### What to do
Please write out the data exactly, line by line.

### Provided records

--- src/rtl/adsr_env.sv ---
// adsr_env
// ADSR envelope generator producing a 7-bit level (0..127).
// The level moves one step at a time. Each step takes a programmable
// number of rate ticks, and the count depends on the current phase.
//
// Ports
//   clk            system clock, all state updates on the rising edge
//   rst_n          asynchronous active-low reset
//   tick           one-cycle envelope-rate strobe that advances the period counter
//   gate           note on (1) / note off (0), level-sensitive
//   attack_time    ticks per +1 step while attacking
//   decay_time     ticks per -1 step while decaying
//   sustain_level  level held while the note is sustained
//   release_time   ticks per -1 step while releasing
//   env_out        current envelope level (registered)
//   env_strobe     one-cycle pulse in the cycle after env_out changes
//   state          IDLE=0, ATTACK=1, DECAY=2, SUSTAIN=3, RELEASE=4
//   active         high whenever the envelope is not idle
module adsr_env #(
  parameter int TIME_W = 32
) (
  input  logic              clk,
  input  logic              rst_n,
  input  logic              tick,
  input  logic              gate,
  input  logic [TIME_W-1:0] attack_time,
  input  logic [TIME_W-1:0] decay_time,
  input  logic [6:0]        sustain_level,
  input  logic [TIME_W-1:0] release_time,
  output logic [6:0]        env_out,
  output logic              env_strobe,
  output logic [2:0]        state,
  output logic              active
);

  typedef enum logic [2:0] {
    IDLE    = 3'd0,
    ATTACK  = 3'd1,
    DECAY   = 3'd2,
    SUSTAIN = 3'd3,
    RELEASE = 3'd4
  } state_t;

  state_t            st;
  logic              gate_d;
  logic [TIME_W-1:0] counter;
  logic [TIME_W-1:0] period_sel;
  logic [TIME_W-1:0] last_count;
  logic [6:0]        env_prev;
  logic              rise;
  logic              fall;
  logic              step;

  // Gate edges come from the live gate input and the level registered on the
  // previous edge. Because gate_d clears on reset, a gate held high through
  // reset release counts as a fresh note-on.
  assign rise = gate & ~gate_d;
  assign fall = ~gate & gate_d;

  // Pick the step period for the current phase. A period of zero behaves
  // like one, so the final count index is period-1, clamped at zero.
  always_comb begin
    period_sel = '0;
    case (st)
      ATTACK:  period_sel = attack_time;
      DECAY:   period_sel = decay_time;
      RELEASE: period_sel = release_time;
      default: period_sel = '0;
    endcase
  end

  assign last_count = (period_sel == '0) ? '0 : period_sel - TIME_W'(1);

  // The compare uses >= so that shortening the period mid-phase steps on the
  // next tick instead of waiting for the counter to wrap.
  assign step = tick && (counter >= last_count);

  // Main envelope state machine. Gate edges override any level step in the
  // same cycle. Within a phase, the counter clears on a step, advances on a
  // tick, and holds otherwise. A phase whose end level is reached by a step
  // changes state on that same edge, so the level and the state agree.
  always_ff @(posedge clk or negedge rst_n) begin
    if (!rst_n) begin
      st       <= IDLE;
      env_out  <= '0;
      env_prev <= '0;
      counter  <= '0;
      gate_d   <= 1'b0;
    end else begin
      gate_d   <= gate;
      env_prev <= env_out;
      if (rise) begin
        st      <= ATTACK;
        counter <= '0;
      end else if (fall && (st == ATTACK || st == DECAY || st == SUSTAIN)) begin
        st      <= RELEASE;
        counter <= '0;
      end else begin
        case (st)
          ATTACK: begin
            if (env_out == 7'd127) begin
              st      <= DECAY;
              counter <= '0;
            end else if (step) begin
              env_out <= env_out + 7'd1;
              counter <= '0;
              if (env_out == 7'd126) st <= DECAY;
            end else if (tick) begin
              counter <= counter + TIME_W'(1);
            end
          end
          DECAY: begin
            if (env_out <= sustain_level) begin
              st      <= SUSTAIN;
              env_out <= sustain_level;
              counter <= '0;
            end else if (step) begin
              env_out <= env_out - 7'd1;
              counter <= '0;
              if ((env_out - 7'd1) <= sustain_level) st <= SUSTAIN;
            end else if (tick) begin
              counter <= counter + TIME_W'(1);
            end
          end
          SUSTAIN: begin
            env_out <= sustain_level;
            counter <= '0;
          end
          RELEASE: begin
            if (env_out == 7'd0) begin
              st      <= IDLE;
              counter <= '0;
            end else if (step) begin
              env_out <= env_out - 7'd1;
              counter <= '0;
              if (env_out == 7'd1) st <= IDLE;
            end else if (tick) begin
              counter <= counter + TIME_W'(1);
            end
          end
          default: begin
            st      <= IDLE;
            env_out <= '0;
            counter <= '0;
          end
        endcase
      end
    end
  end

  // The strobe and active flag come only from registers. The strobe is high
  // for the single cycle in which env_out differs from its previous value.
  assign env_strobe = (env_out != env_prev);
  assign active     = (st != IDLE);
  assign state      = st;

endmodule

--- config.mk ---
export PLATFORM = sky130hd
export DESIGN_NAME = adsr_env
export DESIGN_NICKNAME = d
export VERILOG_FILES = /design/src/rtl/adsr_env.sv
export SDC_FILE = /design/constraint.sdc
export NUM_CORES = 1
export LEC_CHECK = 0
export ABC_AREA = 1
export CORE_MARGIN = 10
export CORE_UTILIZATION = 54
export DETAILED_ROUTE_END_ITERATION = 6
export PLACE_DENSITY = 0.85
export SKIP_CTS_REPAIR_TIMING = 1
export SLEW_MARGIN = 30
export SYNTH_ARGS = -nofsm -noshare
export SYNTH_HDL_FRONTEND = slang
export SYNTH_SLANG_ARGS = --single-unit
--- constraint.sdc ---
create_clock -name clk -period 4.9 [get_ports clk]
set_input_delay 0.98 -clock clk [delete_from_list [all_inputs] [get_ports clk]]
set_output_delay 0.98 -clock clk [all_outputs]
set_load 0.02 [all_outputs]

### Exercise answer
--- src/rtl/adsr_env.sv ---
// adsr_env
// ADSR envelope generator producing a 7-bit level (0..127).
// The level moves one step at a time. Each step takes a programmable
// number of rate ticks, and the count depends on the current phase.
//
// Ports
//   clk            system clock, all state updates on the rising edge
//   rst_n          asynchronous active-low reset
//   tick           one-cycle envelope-rate strobe that advances the period counter
//   gate           note on (1) / note off (0), level-sensitive
//   attack_time    ticks per +1 step while attacking
//   decay_time     ticks per -1 step while decaying
//   sustain_level  level held while the note is sustained
//   release_time   ticks per -1 step while releasing
//   env_out        current envelope level (registered)
//   env_strobe     one-cycle pulse in the cycle after env_out changes
//   state          IDLE=0, ATTACK=1, DECAY=2, SUSTAIN=3, RELEASE=4
//   active         high whenever the envelope is not idle
module adsr_env #(
  parameter int TIME_W = 32
) (
  input  logic              clk,
  input  logic              rst_n,
  input  logic              tick,
  input  logic              gate,
  input  logic [TIME_W-1:0] attack_time,
  input  logic [TIME_W-1:0] decay_time,
  input  logic [6:0]        sustain_level,
  input  logic [TIME_W-1:0] release_time,
  output logic [6:0]        env_out,
  output logic              env_strobe,
  output logic [2:0]        state,
  output logic              active
);

  typedef enum logic [2:0] {
    IDLE    = 3'd0,
    ATTACK  = 3'd1,
    DECAY   = 3'd2,
    SUSTAIN = 3'd3,
    RELEASE = 3'd4
  } state_t;

  state_t            st;
  logic              gate_d;
  logic [TIME_W-1:0] counter;
  logic [TIME_W-1:0] period_sel;
  logic [TIME_W-1:0] last_count;
  logic [6:0]        env_prev;
  logic              rise;
  logic              fall;
  logic              step;

  // Gate edges come from the live gate input and the level registered on the
  // previous edge. Because gate_d clears on reset, a gate held high through
  // reset release counts as a fresh note-on.
  assign rise = gate & ~gate_d;
  assign fall = ~gate & gate_d;

  // Pick the step period for the current phase. A period of zero behaves
  // like one, so the final count index is period-1, clamped at zero.
  always_comb begin
    period_sel = '0;
    case (st)
      ATTACK:  period_sel = attack_time;
      DECAY:   period_sel = decay_time;
      RELEASE: period_sel = release_time;
      default: period_sel = '0;
    endcase
  end

  assign last_count = (period_sel == '0) ? '0 : period_sel - TIME_W'(1);

  // The compare uses >= so that shortening the period mid-phase steps on the
  // next tick instead of waiting for the counter to wrap.
  assign step = tick && (counter >= last_count);

  // Main envelope state machine. Gate edges override any level step in the
  // same cycle. Within a phase, the counter clears on a step, advances on a
  // tick, and holds otherwise. A phase whose end level is reached by a step
  // changes state on that same edge, so the level and the state agree.
  always_ff @(posedge clk or negedge rst_n) begin
    if (!rst_n) begin
      st       <= IDLE;
      env_out  <= '0;
      env_prev <= '0;
      counter  <= '0;
      gate_d   <= 1'b0;
    end else begin
      gate_d   <= gate;
      env_prev <= env_out;
      if (rise) begin
        st      <= ATTACK;
        counter <= '0;
      end else if (fall && (st == ATTACK || st == DECAY || st == SUSTAIN)) begin
        st      <= RELEASE;
        counter <= '0;
      end else begin
        case (st)
          ATTACK: begin
            if (env_out == 7'd127) begin
              st      <= DECAY;
              counter <= '0;
            end else if (step) begin
              env_out <= env_out + 7'd1;
              counter <= '0;
              if (env_out == 7'd126) st <= DECAY;
            end else if (tick) begin
              counter <= counter + TIME_W'(1);
            end
          end
          DECAY: begin
            if (env_out <= sustain_level) begin
              st      <= SUSTAIN;
              env_out <= sustain_level;
              counter <= '0;
            end else if (step) begin
              env_out <= env_out - 7'd1;
              counter <= '0;
              if ((env_out - 7'd1) <= sustain_level) st <= SUSTAIN;
            end else if (tick) begin
              counter <= counter + TIME_W'(1);
            end
          end
          SUSTAIN: begin
            env_out <= sustain_level;
            counter <= '0;
          end
          RELEASE: begin
            if (env_out == 7'd0) begin
              st      <= IDLE;
              counter <= '0;
            end else if (step) begin
              env_out <= env_out - 7'd1;
              counter <= '0;
              if (env_out == 7'd1) st <= IDLE;
            end else if (tick) begin
              counter <= counter + TIME_W'(1);
            end
          end
          default: begin
            st      <= IDLE;
            env_out <= '0;
            counter <= '0;
          end
        endcase
      end
    end
  end

  // The strobe and active flag come only from registers. The strobe is high
  // for the single cycle in which env_out differs from its previous value.
  assign env_strobe = (env_out != env_prev);
  assign active     = (st != IDLE);
  assign state      = st;

endmodule

--- config.mk ---
export PLATFORM = sky130hd
export DESIGN_NAME = adsr_env
export DESIGN_NICKNAME = d
export VERILOG_FILES = /design/src/rtl/adsr_env.sv
export SDC_FILE = /design/constraint.sdc
export NUM_CORES = 1
export LEC_CHECK = 0
export ABC_AREA = 1
export CORE_MARGIN = 10
export CORE_UTILIZATION = 54
export DETAILED_ROUTE_END_ITERATION = 6
export PLACE_DENSITY = 0.85
export SKIP_CTS_REPAIR_TIMING = 1
export SLEW_MARGIN = 30
export SYNTH_ARGS = -nofsm -noshare
export SYNTH_HDL_FRONTEND = slang
export SYNTH_SLANG_ARGS = --single-unit
--- constraint.sdc ---
create_clock -name clk -period 4.9 [get_ports clk]
set_input_delay 0.98 -clock clk [delete_from_list [all_inputs] [get_ports clk]]
set_output_delay 0.98 -clock clk [all_outputs]
set_load 0.02 [all_outputs]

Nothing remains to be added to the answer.